# Work task
The required answer is every line of the data containing the word "elaboration".

(Items from a data source)
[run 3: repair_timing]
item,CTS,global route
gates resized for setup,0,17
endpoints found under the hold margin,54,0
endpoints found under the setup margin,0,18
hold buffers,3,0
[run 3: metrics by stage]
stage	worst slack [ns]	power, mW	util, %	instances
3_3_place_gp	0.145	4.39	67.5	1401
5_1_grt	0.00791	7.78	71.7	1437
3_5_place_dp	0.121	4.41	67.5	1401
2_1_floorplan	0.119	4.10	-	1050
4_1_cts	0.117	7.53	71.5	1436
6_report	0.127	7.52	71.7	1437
<file path="config.mk">
export PLATFORM = sky130hd
export DESIGN_NAME = susp_seq
export DESIGN_NICKNAME = d
export VERILOG_FILES = /design/src/rtl/susp_seq.sv
export SDC_FILE = /design/constraint.sdc
export NUM_CORES = 1
export LEC_CHECK = 0
export ABC_CLOCK_PERIOD_IN_PS = 3400
export BUFFER_PORTS_ARGS = -buffer_cell sky130_fd_sc_hd__buf_2
export CAP_MARGIN = 20
export CELL_PAD_IN_SITES_DETAIL_PLACEMENT = 1
export CELL_PAD_IN_SITES_GLOBAL_PLACEMENT = 2
export CORE_ASPECT_RATIO = 0.8
export CORE_MARGIN = 3
export CORE_UTILIZATION = 36
export DETAILED_ROUTE_END_ITERATION = 6
export PLACE_DENSITY_LB_ADDON = 0.1
export SLEW_MARGIN = 20
export SYNTH_ARGS = -nofsm -noshare
export SYNTH_HDL_FRONTEND = slang
export SYNTH_SLANG_ARGS = --single-unit
</file>
<file path="constraint.sdc">
create_clock -name clk -period 3.4 [get_ports clk]
set_input_delay 0 -clock clk [delete_from_list [all_inputs] [get_ports clk]]
set_output_delay 0 -clock clk [all_outputs]
set_load 0.05 [all_outputs]
</file>
<file path="src/rtl/susp_seq.sv">
module susp_seq #(
  parameter int FILTER_CYCLES = 8,
  parameter int WP_TO_AWAKE   = 2,
  parameter int AWAKE_TO_OUT  = 3,
  parameter int OUT_TO_IN     = 20,
  parameter int IN_TO_AWAKE   = 2,
  parameter int MAX_REL       = 512,
  parameter int CYC_W         = 10
) (
  input  logic             clk,
  input  logic             rst_n,
  input  logic             suspend_req,
  input  logic             filter_en,
  input  logic [CYC_W-1:0] wp_cycles,
  input  logic [CYC_W-1:0] hold_cycles,
  output logic             awake,
  output logic             wp_lock,
  output logic             out_hold,
  output logic             in_disable
);

  localparam int FW    = $clog2(FILTER_CYCLES + 1);
  localparam int SP_A  = (WP_TO_AWAKE > AWAKE_TO_OUT) ? WP_TO_AWAKE : AWAKE_TO_OUT;
  localparam int SP_B  = (OUT_TO_IN > IN_TO_AWAKE) ? OUT_TO_IN : IN_TO_AWAKE;
  localparam int SPMAX = (SP_A > SP_B) ? SP_A : SP_B;
  localparam int CW    = $clog2(((SPMAX > MAX_REL) ? SPMAX : MAX_REL) + 1);

  typedef enum logic [2:0] {
    ST_AWAKE, ST_ENTER_WP, ST_ENTER_OUT, ST_ENTER_IN,
    ST_SUSPENDED, ST_EXIT_IN, ST_EXIT_AWAKE, ST_RELEASE
  } state_t;

  function automatic logic [CW-1:0] eff_delay(input logic [CYC_W-1:0] v);
    int x;
    x = int'(v);
    if (x == 0) x = 1;
    else if (x > MAX_REL) x = MAX_REL;
    return CW'(x);
  endfunction

  logic          s_meta, s_sync, req_q;
  logic [FW-1:0] flt_cnt;
  state_t        st, st_n;
  logic [CW-1:0] cnt, cnt_n;
  logic [CW-1:0] wp_n, hold_n, rel_max;

  assign wp_n    = eff_delay(wp_cycles);
  assign hold_n  = eff_delay(hold_cycles);
  assign rel_max = (wp_n > hold_n) ? wp_n : hold_n;

  always_ff @(posedge clk or negedge rst_n) begin
    if (!rst_n) begin
      s_meta <= 1'b0;
      s_sync <= 1'b0;
    end else begin
      s_meta <= suspend_req;
      s_sync <= s_meta;
    end
  end

  always_ff @(posedge clk or negedge rst_n) begin
    if (!rst_n) begin
      req_q   <= 1'b0;
      flt_cnt <= '0;
    end else if (!filter_en) begin
      req_q   <= s_sync;
      flt_cnt <= '0;
    end else if (s_sync == req_q) begin
      flt_cnt <= '0;
    end else if (flt_cnt == FW'(FILTER_CYCLES - 1)) begin
      req_q   <= s_sync;
      flt_cnt <= '0;
    end else begin
      flt_cnt <= flt_cnt + 1'b1;
    end
  end

  always_comb begin
    st_n  = st;
    cnt_n = cnt;
    case (st)
      ST_AWAKE:
        if (req_q) begin
          st_n  = ST_ENTER_WP;
          cnt_n = CW'(WP_TO_AWAKE - 1);
        end
      ST_ENTER_WP:
        if (cnt == '0) begin
          st_n  = ST_ENTER_OUT;
          cnt_n = CW'(AWAKE_TO_OUT - 1);
        end else cnt_n = cnt - 1'b1;
      ST_ENTER_OUT:
        if (cnt == '0) begin
          st_n  = ST_ENTER_IN;
          cnt_n = CW'(OUT_TO_IN - 1);
        end else cnt_n = cnt - 1'b1;
      ST_ENTER_IN:
        if (cnt == '0) st_n = ST_SUSPENDED;
        else cnt_n = cnt - 1'b1;
      ST_SUSPENDED:
        if (!req_q) begin
          st_n  = ST_EXIT_IN;
          cnt_n = CW'(IN_TO_AWAKE - 1);
        end
      ST_EXIT_IN:
        if (req_q) st_n = ST_SUSPENDED;
        else if (cnt == '0) st_n = ST_EXIT_AWAKE;
        else cnt_n = cnt - 1'b1;
      ST_EXIT_AWAKE:
        if (req_q) st_n = ST_SUSPENDED;
        else begin
          st_n  = ST_RELEASE;
          cnt_n = CW'(1);
        end
      ST_RELEASE:
        if (req_q) st_n = ST_SUSPENDED;
        else if (cnt >= rel_max) st_n = ST_AWAKE;
        else cnt_n = cnt + 1'b1;
      default: st_n = ST_AWAKE;
    endcase
  end

  always_ff @(posedge clk or negedge rst_n) begin
    if (!rst_n) begin
      st  <= ST_AWAKE;
      cnt <= '0;
    end else begin
      st  <= st_n;
      cnt <= cnt_n;
    end
  end

  assign awake      = (st == ST_AWAKE) || (st == ST_ENTER_WP) ||
                      (st == ST_EXIT_AWAKE) || (st == ST_RELEASE);
  assign wp_lock    = (st == ST_RELEASE) ? (cnt < wp_n) : (st != ST_AWAKE);
  assign out_hold   = (st == ST_RELEASE) ? (cnt < hold_n) :
                      ((st == ST_ENTER_IN) || (st == ST_SUSPENDED) ||
                       (st == ST_EXIT_IN) || (st == ST_EXIT_AWAKE));
  assign in_disable = (st == ST_SUSPENDED);

endmodule

</file>
### config.mk
export PLATFORM = sky130hd
export DESIGN_NAME = fpw_top
export DESIGN_NICKNAME = d
export VERILOG_FILES = /design/src/rtl/fpw_pkg.sv /design/src/rtl/fpw_ctrl.sv /design/src/rtl/fpw_datapath.sv /design/src/rtl/fpw_top.sv
export SDC_FILE = /design/constraint.sdc
export NUM_CORES = 1
export LEC_CHECK = 0
export BUFFER_PORTS_ARGS = -buffer_cell sky130_fd_sc_hd__buf_2
export CAP_MARGIN = 5
export CORE_MARGIN = 1.5
export CORE_UTILIZATION = 50
export DETAILED_ROUTE_END_ITERATION = 6
export PLACE_DENSITY = 0.74
export SYNTH_ARGS = -nofsm -noshare
export SYNTH_HDL_FRONTEND = slang
export SYNTH_SLANG_ARGS = --single-unit
### constraint.sdc
create_clock -name clk -period 1.5 [get_ports clk]
set_input_delay 0.15 -clock clk [delete_from_list [all_inputs] [get_ports clk]]
set_output_delay 0.15 -clock clk [all_outputs]
set_load 0.02 [all_outputs]
### src/rtl/fpw_pkg.sv
package fpw_pkg;
  localparam int IN_EXP_W  = 5;
  localparam int IN_MAN_W  = 10;
  localparam int OUT_EXP_W = 8;
  localparam int OUT_MAN_W = 23;
  localparam int IN_W      = 1 + IN_EXP_W + IN_MAN_W;
  localparam int OUT_W     = 1 + OUT_EXP_W + OUT_MAN_W;
  localparam int IN_BIAS   = (1 << (IN_EXP_W - 1)) - 1;
  localparam int OUT_BIAS  = (1 << (OUT_EXP_W - 1)) - 1;
  localparam int BIAS_DIFF = OUT_BIAS - IN_BIAS;
  localparam int PAD_W     = OUT_MAN_W - IN_MAN_W;
  localparam int LZ_W      = $clog2(IN_MAN_W);

  typedef struct packed {
    logic selNorm;
    logic selZero;
    logic selInf;
    logic selNan;
    logic selSub;
    logic loadEn;
  } cvtStrobes_t;
endpackage

### src/rtl/fpw_ctrl.sv
module fpw_ctrl
  import fpw_pkg::*;
(
  input  logic                validIn,
  input  logic [IN_EXP_W-1:0] expField,
  input  logic [IN_MAN_W-1:0] manField,
  output cvtStrobes_t         strobes
);
  logic expAllZero;
  logic expAllOne;
  logic manNonZero;

  always_comb begin
    expAllZero = (expField == '0);
    expAllOne  = (expField == '1);
    manNonZero = |manField;
    strobes.selZero = expAllZero && !manNonZero;
    strobes.selSub  = expAllZero && manNonZero;
    strobes.selInf  = expAllOne && !manNonZero;
    strobes.selNan  = expAllOne && manNonZero;
    strobes.selNorm = !expAllZero && !expAllOne;
    strobes.loadEn  = validIn;
  end
endmodule

### src/rtl/fpw_datapath.sv
module fpw_datapath
  import fpw_pkg::*;
(
  input  cvtStrobes_t         strobes,
  input  logic                signBit,
  input  logic [IN_EXP_W-1:0] expField,
  input  logic [IN_MAN_W-1:0] manField,
  output logic [OUT_W-1:0]    result
);
  logic [LZ_W-1:0]      leadZeros;
  logic [IN_MAN_W-1:0]  subFrac;
  logic [OUT_EXP_W-1:0] normExp;
  logic [OUT_EXP_W-1:0] subExp;
  logic [IN_MAN_W:0]    shifted;

  // Priority encoder: the highest set bit wins, since it is visited last.
  always_comb begin
    leadZeros = '0;
    for (int i = 0; i < IN_MAN_W; i++) begin
      if (manField[i]) leadZeros = LZ_W'(IN_MAN_W - 1 - i);
    end
  end

  always_comb begin
    shifted = {1'b0, manField} << (leadZeros + 1'b1);
    subFrac = shifted[IN_MAN_W-1:0];
    normExp = OUT_EXP_W'(expField) + OUT_EXP_W'(BIAS_DIFF);
    subExp  = OUT_EXP_W'(BIAS_DIFF) - OUT_EXP_W'(leadZeros);
  end

  always_comb begin
    result = {signBit, {(OUT_W-1){1'b0}}};
    unique case (1'b1)
      strobes.selNorm: result = {signBit, normExp, manField, {PAD_W{1'b0}}};
      strobes.selSub:  result = {signBit, subExp, subFrac, {PAD_W{1'b0}}};
      strobes.selInf:  result = {signBit, {OUT_EXP_W{1'b1}}, {OUT_MAN_W{1'b0}}};
      strobes.selNan:  result = {signBit, {OUT_EXP_W{1'b1}}, 1'b1,
                                 manField[IN_MAN_W-2:0], {PAD_W{1'b0}}};
      default:         result = {signBit, {(OUT_W-1){1'b0}}};
    endcase
  end
endmodule

### src/rtl/fpw_top.sv
module fpw_top
  import fpw_pkg::*;
#(
  parameter bit REG_OUT = 1'b1
) (
  input  logic             clk,
  input  logic             rstN,
  input  logic             validIn,
  input  logic [IN_W-1:0]  halfIn,
  output logic             validOut,
  output logic [OUT_W-1:0] singleOut
);
  cvtStrobes_t      strobes;
  logic [OUT_W-1:0] convWord;

  fpw_ctrl u_ctrl (
    .validIn (validIn),
    .expField(halfIn[IN_W-2 -: IN_EXP_W]),
    .manField(halfIn[IN_MAN_W-1:0]),
    .strobes (strobes)
  );

  fpw_datapath u_dp (
    .strobes (strobes),
    .signBit (halfIn[IN_W-1]),
    .expField(halfIn[IN_W-2 -: IN_EXP_W]),
    .manField(halfIn[IN_MAN_W-1:0]),
    .result  (convWord)
  );

  generate
    if (REG_OUT) begin : g_reg
      logic             validQ;
      logic [OUT_W-1:0] dataQ;
      always_ff @(posedge clk or negedge rstN) begin
        if (!rstN) begin
          validQ <= 1'b0;
          dataQ  <= '0;
        end else begin
          validQ <= strobes.loadEn;
          if (strobes.loadEn) dataQ <= convWord;
        end
      end
      assign validOut  = validQ;
      assign singleOut = dataQ;
    end else begin : g_comb
      assign validOut  = strobes.loadEn;
      assign singleOut = convWord;
    end
  endgenerate
endmodule

Word level (Yosys, flattened, before mapping):

Cells that the tools add are included.
W data, S select, Z words.

* output and inout port bits: 33
* word-level logic and storage cells: 27
* register bits after elaboration: 33
* bits of input ports: 19

* equality and inequality tests: 1
* mux-type cells: 11
* reduce and logical (&&, ||, !) cells: 9
* $add $sub $neg: 3
* shift operators: 1

Operator list (count)
* $pmux W31 S4: 1
* $mux W4: 10
* $reduce_or A10 Y1: 1
* $shl A10 B4 Y10: 1
* $add A5 B7 Y8 const B: 1
* $sub A7 B4 Y8 const A: 1
* $eq A5 B5 Y1 const B: 1
* $logic_not A5 Y1: 1
* $add A4 B1 Y4 const B: 1
* $logic_and A1 B1 Y1: 4
* $logic_not A1 Y1: 3

Depth between registers and ports, before layout:

* depth after elaboration: 13
* gate-level depth with buffers: 13
* mapped depth without buffers: 11

Cells and area by module:

From an unflattened synthesis, not the netlist that was laid out.

* cell total of the unflattened synthesis: 239
* area, all modules: 2481.1 µm²

By module, submodules not included
* fpw_top: area each 1370.1 µm², instances 1, cells an instance 69, seq. area each 825.8 µm²
* fpw_datapath: area each 1019.7 µm², instances 1, cells an instance 153, seq. area each 0.0 µm²
* fpw_ctrl: area each 91.3 µm², instances 1, cells an instance 17, seq. area each 0.0 µm²

Least setup slack after synthesis:

Ideal clock, no wire load.

* kind: input -> register
* from: input port halfIn[7]
* to: register g_reg.dataQ[21] (netlist: singleOut[21])
* setup time: 86 ps
* slack: -1396 ps
* arrival: 2810 ps
* stages on the path: 12
* cell sequence: buf_2 -> or4_2 -> o21bai_1 -> nand2_2 -> inv_1 -> ha_1 -> clkbuf_1 -> nor2_1 -> o21ba_2 -> a2111oi_0 -> a21oi_1 -> a32oi_1

* word-level cells in the longest chain between the ends: 6

Ends and longest elaborated chain
* from (decl): line fpw_top.sv:9 `input logic [IN_W-1:0] halfIn,`
* $mux W4 (3 in series): line fpw_datapath.sv:20 `if (manField[i]) leadZeros = LZ_W'(IN_MAN_W - 1 - i);`
* $add A4 B1 Y4: line fpw_datapath.sv:25 `shifted = {1'b0, manField} << (leadZeros + 1'b1);`
* $shl A10 B4 Y10: line fpw_datapath.sv:25
* $pmux W31 S4 (*): line fpw_datapath.sv:33 `unique case (1'b1)`
* to (signal assigned): line fpw_top.sv:41 `if (strobes.loadEn) dataQ <= convWord;`
* to (decl): line fpw_top.sv:34 `logic [OUT_W-1:0] dataQ;`

Mark *: on every way between the ends. The rest lies on a longest branch, timed or not.
A chain may end at the register's enable or synchronous reset.

Final worst setup path:

Same ends and word-level chain as after synthesis.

# Answer box
* register bits after elaboration: 33
* depth after elaboration: 13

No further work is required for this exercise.